Drug-ethanol interaction can result in hepatotoxicity. The liver is capable of metabolizing both acetaminophen and ethanol; however, severe acute or moderate chronic simultaneous exposure can cause cell and tissue damage. Therapeutic doses can become harmful if gene activity is altered via competition for metabolic pathways. Simultaneous intake of ethanol and acetaminophen results in overactive CYP2E1 and depletion of glutathione, leaving NAPQI to build up in the liver. NAPQI is a hepatotoxic substance typically neutralized by glutathione. Methods:
Bioinformatics tools including PharmGKB, Chemical Annotation Retrieval Toolkit, Transcriptome Analysis Console 4.0 (TAC), wikipathways, STRING, and Ingenuity Pathway Analysis (IPA) were used to explore interactive metabolic pathways of ethanol-acetaminophen exposure as a proof of concept for assessing drug-drug or drug-alcohol interactions.

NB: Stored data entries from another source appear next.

==> src/rtl/instr_loader.sv <==
// instr_loader
//   Write side of the 9-bit instruction store. Receives a program image over a
//   byte stream (length, word records, XOR checksum), writes each word into the
//   instruction memory and keeps the CPU stalled until a complete image with a
//   matching checksum has been written.
//
//   Image: LEN_LO, LEN_HI (16-bit word count N, little-endian), then N records
//   of {LO = bits 7:0, HI = bit 8 in HI[0], HI[7:1] must be 0}, then CSUM =
//   XOR of all record bytes (length bytes excluded).
//
// Ports
//   clk       system clock, rising edge
//   reset     synchronous active-high reset
//   start     single-cycle pulse, begins a load session (IDLE/DONE/ERR only)
//   rx_data   incoming byte
//   rx_valid  rx_data valid
//   rx_ready  loader accepts a byte this cycle (registered)
//   wr_en     instruction memory write strobe
//   wr_addr   write address (D bits)
//   wr_data   write data, 9-bit machine word
//   cpu_hold  stalls CPU / program counter while high
//   done      load finished, checksum matched (level)
//   error     load aborted (level)
module instr_loader #(
  parameter int unsigned D = 12
) (
  input  logic         clk,
  input  logic         reset,
  input  logic         start,
  input  logic [7:0]   rx_data,
  input  logic         rx_valid,
  output logic         rx_ready,
  output logic         wr_en,
  output logic [D-1:0] wr_addr,
  output logic [8:0]   wr_data,
  output logic         cpu_hold,
  output logic         done,
  output logic         error
);

  typedef enum logic [3:0] {
    IDLE, LEN_LO, LEN_HI, DATA_LO, DATA_HI, WRITE, CSUM, DONE, ERR
  } state_t;

  state_t      state;
  logic [7:0]  len_lo;
  logic [15:0] len;
  logic [7:0]  data_lo;
  logic [7:0]  csum;
  // One bit wider than the address so that N == 2**D is representable.
  logic [D:0]  idx;

  logic        accept;
  logic [15:0] n_rx;
  logic        n_bad;
  logic        last_word;

  always_comb begin
    accept    = rx_valid && rx_ready;
    n_rx      = {rx_data, len_lo};
    n_bad     = (n_rx == 16'd0) || ({16'd0, n_rx} > (32'd1 << D));
    last_word = (32'(idx) == (32'(len) - 32'd1));
  end

  // rx_ready is registered, so every transition into a byte-accepting state
  // raises it and every transition out of one lowers it.
  always_ff @(posedge clk) begin
    if (reset) begin
      state    <= IDLE;
      rx_ready <= 1'b0;
      wr_en    <= 1'b0;
      wr_addr  <= '0;
      wr_data  <= '0;
      cpu_hold <= 1'b1;
      done     <= 1'b0;
      error    <= 1'b0;
      len_lo   <= '0;
      len      <= '0;
      data_lo  <= '0;
      csum     <= '0;
      idx      <= '0;
    end else begin
      wr_en <= 1'b0;
      case (state)
        IDLE, DONE, ERR: begin
          if (start) begin
            state    <= LEN_LO;
            rx_ready <= 1'b1;
            done     <= 1'b0;
            error    <= 1'b0;
            cpu_hold <= 1'b1;
            idx      <= '0;
            csum     <= '0;
          end
        end
        LEN_LO: begin
          if (accept) begin
            len_lo <= rx_data;
            state  <= LEN_HI;
          end
        end
        LEN_HI: begin
          if (accept) begin
            len <= n_rx;
            if (n_bad) begin
              state    <= ERR;
              rx_ready <= 1'b0;
              error    <= 1'b1;
              cpu_hold <= 1'b1;
            end else begin
              state <= DATA_LO;
            end
          end
        end
        DATA_LO: begin
          if (accept) begin
            data_lo <= rx_data;
            csum    <= csum ^ rx_data;
            state   <= DATA_HI;
          end
        end
        DATA_HI: begin
          if (accept) begin
            csum     <= csum ^ rx_data;
            rx_ready <= 1'b0;
            if (rx_data[7:1] != 7'd0) begin
              state    <= ERR;
              error    <= 1'b1;
              cpu_hold <= 1'b1;
            end else begin
              state   <= WRITE;
              wr_en   <= 1'b1;
              wr_addr <= idx[D-1:0];
              wr_data <= {rx_data[0], data_lo};
            end
          end
        end
        WRITE: begin
          idx      <= idx + (D+1)'(1);
          rx_ready <= 1'b1;
          state    <= last_word ? CSUM : DATA_LO;
        end
        CSUM: begin
          if (accept) begin
            rx_ready <= 1'b0;
            if (rx_data == csum) begin
              state    <= DONE;
              done     <= 1'b1;
              cpu_hold <= 1'b0;
            end else begin
              state    <= ERR;
              error    <= 1'b1;
              cpu_hold <= 1'b1;
            end
          end
        end
        default: begin
          state    <= IDLE;
          rx_ready <= 1'b0;
        end
      endcase
    end
  end

endmodule

==> config.mk <==
export PLATFORM = sky130hd
export DESIGN_NAME = instr_loader
export DESIGN_NICKNAME = d
export VERILOG_FILES = /design/src/rtl/instr_loader.sv
export SDC_FILE = /design/constraint.sdc
export NUM_CORES = 1
export LEC_CHECK = 0
export BUFFER_PORTS_ARGS = -buffer_cell sky130_fd_sc_hd__buf_2
export CORE_ASPECT_RATIO = 1.2
export CORE_MARGIN = 2
export CORE_UTILIZATION = 30
export DETAILED_ROUTE_END_ITERATION = 12
export GPL_TIMING_DRIVEN = 1
export SYNTH_ARGS = -nofsm -noshare
export SYNTH_HDL_FRONTEND = slang
export SYNTH_SLANG_ARGS = --single-unit
export TNS_END_PERCENT = 1
==> constraint.sdc <==
create_clock -name clk -period 5.29 [get_ports clk]
set_clock_uncertainty 0.05 [all_clocks]
set_input_delay 0.529 -clock clk [delete_from_list [all_inputs] [get_ports clk]]
set_output_delay 0.529 -clock clk [all_outputs]
set_load 0.02 [all_outputs]
Word-level counts from Yosys, hierarchy flattened

Index checks and enable logic that the tools add are counted.

Shift operators: 0
Equality and inequality tests: 22
$mul: 0
Bitwise gates (word level): 5
Muxes and demuxes: 36
Add/subtract/negate cells: 2
Divide/modulo/power cells: 0
Reductions and logical operators: 25
Magnitude comparators: 1

Operator list:

| cell                    | number |
|---|---|
| $mux W4                 | 9 |
| $eq A13 B32 Y1          | 1 |
| $pmux W4 S7             | 1 |
| $pmux W13 S2            | 1 |
| $ne A2 B2 Y1 const B    | 10 |
| $sub A16 B1 Y17 const B | 1 |
| $eq A4 B3 Y1 const B    | 4 |
| $gt A16 B13 Y1 const B  | 1 |
| $logic_not A16 Y1       | 1 |
| $mux W1                 | 16 |
| $mux W8                 | 2 |
| $pmux W8 S2             | 1 |
| $add A13 B1 Y13 const B | 1 |
| $mux W13                | 1 |
| $eq A4 B2 Y1 const B    | 2 |
| $eq A8 B8 Y1            | 1 |
| $pmux W1 S4             | 2 |
| $reduce_and A2 Y1       | 4 |
| $reduce_and A8 Y1       | 1 |
| $xor A8 B8 Y8           | 1 |
| $reduce_and A7 Y1       | 1 |
| $reduce_bool A7 Y1      | 1 |
| $reduce_and A3 Y1       | 2 |
| $reduce_and A6 Y1       | 1 |
| other kinds (16)        | 25 |

Memories: 0
Input bits: 12
Bits in latches: 0
Output and inout port bits: 26
Word-level logic and storage cells: 104
Bits in registers: 83
Bits in writable memories: 0
Bits in read-only memories: 0

Depth between registers and ports, before layout

Gate-level depths: netlist (run 1).

Depth in word-level cells: 5
Mapped depth: 10
Mapped depth without buffers: 9

Worst setup path before layout (run 1)

Ideal clock, no wire load.

Kind: flip-flop to flip-flop
Start point: register len[0]
End point: register state[0]
Cell stages (with the launch flop): 10
Arrival time: 2.028 ns
Data required time: 5.120 ns
Path buffers: 0
Slack: 3.093 ns
Period minus slack after synthesis: 2.197 ns
Library setup time: 0.120 ns
Cells stage by stage: dfxtp_1 > inv_1 > ha_1 > nor3b_1 > nand2_1 > nor2_1 > a21oi_1 > a2111oi_2 > nand4b_1 > a211o_1

Word-level cells in the longest chain between the ends: 4

RTL lines:

| element                | line | text |
|---|---|---|
| start, declared        | 47   | `logic [15:0] len;` |
| start signal, assigned | 104  | `len <= n_rx;` |
| $sub A16 B1 Y17        | 62   | `last_word = (32'(idx) == (32'(len) - 32'd1));` |
| $eq A13 B32 Y1         | 62   |  |
| $mux W3                | 141  | `state <= last_word ? CSUM : DATA_LO;` |
| $pmux W4 S7            | 84   | `case (state)` |
| end signal, assigned   | 141  |  |
| end, declared          | 45   | `state_t state;` |

Every way passes these cells.
A chain may end at the register's enable or synchronous reset.

Worst setup path after layout (run 1)

Ends and elaborated chain as after synthesis.

==> run_results.csv, run 1 <==
group,metric,value,unit
power_and_ir_drop,leakagePower,1.61,nW
clock_network,holdBufCountCts,0,
placed_design,portBuffers,37,
logic_synthesis,synth-edff-count,0,
placed_design,dp_cells,689,
critical_path,cp_max_fo,5,
floorplanning,start_util,30.6,%
sta,worst_slack,2.68,ns
sta,worstMarginPinSlew,1.15,ns
detailed_routing,vias_per_cell,5.16,
logic_synthesis,synth_cell_type_count,57,
floorplanning,ios,38,
floorplanning,fp.coreArea,13200,um^2
logic_synthesis,ys_async_sr_fraction,0,%
critical_path,cp_slowest_stage_delay,0.51,ns
logic_synthesis,ys.flop_type,"dfxtp_1",
detailed_routing,drc,0,
detailed_routing,routedWlPerCell,14.2,um
critical_path,endpoint_kind,"register",
clock_network,clockBufferDepth,2,
floorplanning,placementRows,46,
critical_path,crit_type,"register to register",
critical_path,path_delay_family,"simple AND/OR/NAND/NOR gates",
logic_synthesis,yosys_warnings,0,
clock_network,cts_buffers,9,
run_status,outcome,"finished, final reports clean",
power_and_ir_drop,ir_drop,0.204,mV
clock_network,clk_pin_slew,0.06,ns
grt,globalRoute.totalOverflow,0,
clock_network,cts_resized,0,
clock_network,cts_num_sinks,83,
sta,fin_crit,2.61,ns
sta,grt_setup_unrepaired,"no",
sta,slew_viol_final,0,
floorplanning,die-area,14400,um^2
detailed_routing,final_antenna_net_count,0,
clock_network,htree_levels,3,
clock_network,post-cts-setup-buffers,0,
logic_synthesis,syn-cell-area,4040,um^2
placed_design,place_congestion,0.834,
detailed_routing,drt-initial-drc-count,252,
sta,setup_violations,0,
clock_network,insertion_delay,0.34,ns
detailed_routing,wl,10000,um
sta,finalSetupTns,0,ns
grt,grt_pass1_wl,16600,um
sta,holdWs,0.405,ns
flow_run,cap_violations,0,
detailed_routing,first_pass_iters,5,
floorplanning,die_x,110,um
critical_path,cp.required,5.47,ns
sta,hold_violations,0,
sta,post-route-period-util,49.4,%
grt,gr-usage-all-layers,14.6,%
critical_path,crit_path_start_kind,"register",
logic_synthesis,syn_nets,522,
min_path,min_path_type,"register to register",
critical_path,critPathSlowestCell,"nor3b_1",
placed_design,dpl_worst_slack,2.64,ns
sta,maxClockFrequency,0.382,GHz
final_layout,diodes,0,
logic_synthesis,synth_seq_area_share,41.2,%
logic_synthesis,synthCells,508,
logic_synthesis,synth.ff_latch_count,83,
critical_path,crit_chain,"inv_1 > ha_1 > nor3b_1 > nand2_1 > nor2_1 > a21oi_1 > a2111oi_2 > nand4b_1 > a211o_1",
placed_design,dp_hpwl,7070,um
grt,antenna_found_initial,0,
grt,grt_pass1_vias,3400,
final_layout,final_common_cell,"nand2_1",
clock_network,root_buffer,"clkbuf_16",
clock_network,cts_tree,"yes",
final_layout,stdcell_count,705,
floorplanning,fp.dieH,131,um
final_layout,final_cell_mix,"nand2_1, dfxtp_1, a21oi_1, nor2_1, buf_2",
final_layout,drive_gt1_share,13.2,%
final_layout,syn2layout_area_growth,14.9,%
sta,max-slew-margin-rel,22.5,%
grt,grt_max_degree,86,
detailed_routing,vias,3638,
critical_path,path_buf_inv,1,
logic_synthesis,syn_avg_cell_area,7.94,um^2
final_layout,final_core_util,35.2,%
power_and_ir_drop,pwr_density_cell,334,nW/um^2
critical_path,crit_arrival,2.80,ns
final_layout,nets,546,
==> path summary, 6_finish.rpt <==
check,from,end,slack (ns),depth (start not counted)
setup / recovery,len[0]$_SDFFE_PP0P_,state[0]$_SDFFE_PP0P_,2.68,9
hold / removal,wr_addr[1]$_SDFFE_PP0P_,wr_addr[1]$_SDFFE_PP0P_,0.41,2
setup reg to reg,len[0]$_SDFFE_PP0P_,state[0]$_SDFFE_PP0P_,2.68,9
hold reg to reg,wr_addr[1]$_SDFFE_PP0P_,wr_addr[1]$_SDFFE_PP0P_,0.41,2
==> metal layers <==
metal	track usage [%]	vias up	share of wire, %
met3	2.53	20	2.9
met4	7.15	0	2.8
met5	0	-	0
met2	24.2	72	48
met1	18.3	1732	46
li1	-	1814	-
==> stage by stage <==
step                      cell area [um^2]  total power, W
after CTS                             4640         0.00156
after global routing                  4640         0.00162
after global placement                4330        0.000919
after floorplan                       4040        0.000862
final                                 4640         0.00155
after detailed placement              4330        0.000924
==> state kept, by name, indices dropped and copies added, names as in the netlist, 4 cells and up <==
register / count
data_lo: 8
len: 16
csum: 8
idx: 13
wr_addr: 12
len_lo: 8
state: 4
wr_data: 9
==> worst reg2reg max path, stage by stage, from the launching register on <==
cell	delay [ns]
dfxtp_1	0.37
inv_1	0.08
ha_1	0.20
nor3b_1	0.51
nand2_1	0.21
nor2_1	0.14
a21oi_1	0.06
a2111oi_2	0.35
nand4b_1	0.22
a211o_1	0.32
==> where the power goes <==
part	internal [W]	switching, W
logic	0.0000805	0.000157
registers	0.000646	0.0000297
clock network	0.000378	0.000258
total	0.00110	0.000444
==> cells in the mapped netlist (5+ instances only) <==
cell,instances,area share [%]
xor2_1,7,1.5
nor2b_1,8,1.2
mux2i_1,17,4.2
nand3_1,13,1.6
nand2_1,98,9.1
clkbuf_1,19,1.8
a21boi_0,9,1.7
dfxtp_1,83,41
a21oi_1,68,8.4
inv_1,10,0.93
nand2b_1,7,1.1
nor3_1,7,0.87
xnor2_1,9,2.0
or3_1,5,0.78
nor2_1,51,4.7
nor4_1,5,0.78
o21ai_0,15,1.9
==> logic make-up (layout without fill, tap and decap cells) <==
kind of cell,Yosys count,after routing,synth area share [%]
AND/OR/NAND/NOR,230,230,27.9
AO/OA/AOI/OAI,120,120,17.7
flip-flops,83,83,41.2
buffers and inverters,37,66,4.09
multiplexers,20,20,5.05
XOR/XNOR,16,16,3.47
adder cells (fa/ha/maj),2,2,0.620
==> cell type report <==
| type | instances | area [um^2] |
|---|---|---|
| Multi-Input combinational cell | 388 | 2210 |
| Inverter | 10 | 37.5 |
| Fill cell | 1340 | 8540 |
| Tap cell | 168 | 210 |
| Timing Repair Buffer | 40 | 208 |
| Clock buffer | 10 | 239 |
| Sequential cell | 83 | 1660 |
| Clock inverter | 6 | 65.1 |
Note: power is estimated with default switching activity, not from simulation.
==> run 2: changes to the inputs <==
- clock period: 5.29 -> 2.6 ns (I/O delays scaled with it)
==> run 2 against run 1 <==
Critical path type unchanged. Critical path depth fell by 3. Highest routed layer unchanged. Clock-buffer cell count did not move. Register-to-register slack got worse by 2.4 ns.
==> run_results.csv, run 2 (synthesis gave the netlist of run 1 again) <==
group,metric,value,unit
placed_design,dp_hpwl,7510,um
final_layout,drive_gt1_share,14.5,%
final_layout,reg_top3,"len x16, idx x13, wr_addr x12",
final_layout,final_area,4690,um^2
grt,antenna_found_initial,0,
clock_network,insertion_delay,0.34,ns
sta,max-slew-margin-rel,60.2,%
final_layout,nets,556,
sta,slew_viol_final,0,
grt,use_met2,25.7,%
floorplanning,fp.coreArea,13200,um^2
grt,globalRouteMet3Util,3.08,%
sta,setup_violations,0,
clock_network,cts_resized,0,
grt,grt_pass1_wl,17200,um
final_layout,syn2layout_area_growth,16.2,%
clock_network,clk_pin_slew,0.06,ns
sta,post-route-period-util,89.5,%
clock_network,cts_buffers,9,
detailed_routing,first_pass_iters,5,
grt,met1_usage,18.6,%
critical_path,endpoint_kind,"register",
detailed_routing,drc,0,
floorplanning,die_x,110,um
critical_path,crit_path_start_kind,"register",
final_layout,largest_register_ffs,16,
power_and_ir_drop,p_total,0.00313,W
sta,grt_setup_unrepaired,"no",
power_and_ir_drop,ir_drop,0.405,mV
power_and_ir_drop,pwr_density_cell,666,nW/um^2
sta,maxClockFrequency,0.430,GHz
power_and_ir_drop,leakagePower,1.65,nW
clock_network,cts_tree,"yes",
final_layout,stdcell_count,714,
critical_path,crit_type,"register to register",
floorplanning,start_util,30.6,%
clock_network,htree_levels,3,
flow_run,cap_violations,0,
clock_network,clockBufferDepth,2,
grt,gr-usage-all-layers,15.3,%
critical_path,cp_max_fo,8,
clock_network,cts_num_sinks,83,
grt,globalRoute.totalOverflow,0,
clock_network,root_buffer,"clkbuf_16",
final_layout,largest_register,"len",
placed_design,post_dp_cell_area,4410,um^2
clock_network,post-cts-setup-buffers,0,
detailed_routing,wl,10300,um
final_layout,final_cell_mix,"nand2_1, dfxtp_1, a21oi_1, nor2_1, buf_2",
detailed_routing,drt-initial-drc-count,161,
final_layout,diodes,0,
floorplanning,placementRows,46,
sta,finalSetupTns,0,ns
critical_path,crit_arrival,2.50,ns
detailed_routing,vias,3631,
run_status,outcome,"finished, final reports clean",
grt,grt_busiest_layer,"met2",
min_path,min_path_type,"primary input to register",
placed_design,dp_cells,699,
clock_network,holdBufCountCts,0,
floorplanning,die-area,14400,um^2
grt,grt_pass1_vias,3496,
placed_design,portBuffers,37,
sta,fin_crit,2.33,ns
placed_design,place_congestion,0.896,
floorplanning,ios,38,
detailed_routing,final_antenna_net_count,0,
sta,hold_violations,0,
detailed_routing,routedWlPerCell,14.4,um
sta,holdWs,0.199,ns
final_layout,final_common_cell,"nand2_1",
floorplanning,fp.dieH,131,um
critical_path,cp.required,2.77,ns
sta,worstMarginPinSlew,0.591,ns
grt,grt_max_degree,43,
detailed_routing,vias_per_cell,5.09,
## run 2: cell types whose count changed in the layout (fill, tap and decap cells not counted)
cell,previous run,this run
clkinvlp_4,1,2
clkinv_4,2,0
buf_4,3,13
clkbuf_1,0,1
clkbuf_8,1,0
## run 2: through the flow
stage	worst slack (ns)	util, %
2_1_floorplan	0.403	-
3_3_place_gp	0.308	33.4
3_5_place_dp	0.262	33.4
4_1_cts	0.255	35.6
5_1_grt	0.128	35.6
6_report	0.274	35.6
## run 2: path summary, 6_finish.rpt
kind | startpoint | to | slack (ns) | depth (start not counted)
worst max register to register | state[2]$_SDFFE_PP0P_ | cpu_hold$_SDFFE_PP1P_ | 0.27 | 6
worst min register to register | wr_addr[4]$_SDFFE_PP0P_ | wr_addr[4]$_SDFFE_PP0P_ | 0.40 | 2
worst max-delay path | state[2]$_SDFFE_PP0P_ | cpu_hold$_SDFFE_PP1P_ | 0.27 | 6
worst min-delay path | rx_data[2] | len[10]$_SDFFE_PP0P_ | 0.20 | 3
## run 2: critical path: stages, from the launching register on
cell and delay [ns]:
dfxtp_1 0.49, nand2_1 0.18, a2111o_1 0.42, a2111oi_0 0.37
and3_1 0.28, nor2b_2 0.09, a221o_1 0.32
## run 2: cell type report
| type | instances | area [um^2] |
|---|---|---|
| Tap cell | 168 | 210 |
| Clock inverter | 5 | 55.1 |
| Inverter | 10 | 37.5 |
| Fill cell | 1361 | 8490 |
| Multi-Input combinational cell | 388 | 2210 |
| Timing Repair Buffer | 50 | 283 |
| Sequential cell | 83 | 1660 |
| Clock buffer | 10 | 229 |
## run 2: power breakdown
group          switching (W)  leakage (nW)  internal, W  total, W
logic               0.000340         0.843     0.000183  0.000523
registers          0.0000513         0.669      0.00131   0.00137
clock network       0.000502         0.134     0.000735   0.00124
total               0.000893          1.65      0.00223   0.00313
## run 2: per-layer routing
metal | vias to the layer above | wire length (um)
li1 | 1825 | -
met1 | 1723 | 4570
met2 | 62 | 5010
met3 | 21 | 347
met4 | 0 | 355
met5 | - | 0
==> run 3: changes to the inputs <==
- ABC_AREA: unset -> 1
==> run 3 against run 2 <==
Wire length increased by 0.91%. Sequential share of layout area fell by 0.80 points. Maximum frequency grew 15%. Sequential power up 4%. Core utilization fell by 0.56 points. Non-clock buffer count is 6 lower. Combinational power rose by 52%. Critical path type unchanged. Largest power group unchanged.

Results:
As the ethanol-acetaminophen comparison indicates, bioinformatics tools may be used to understand interactive pathways following exposure to ethanol and acetaminophen, with potential extrapolation to other drug-drug/drug-ethanol interactions. Conclusions:
Direct interactive effects were not able to be confirmed through this bioinformatics study due to the lack of existing ethanol-acetaminophen simultaneous exposure data. This work suggests that a battery of software applications should be used to assess interactive effects.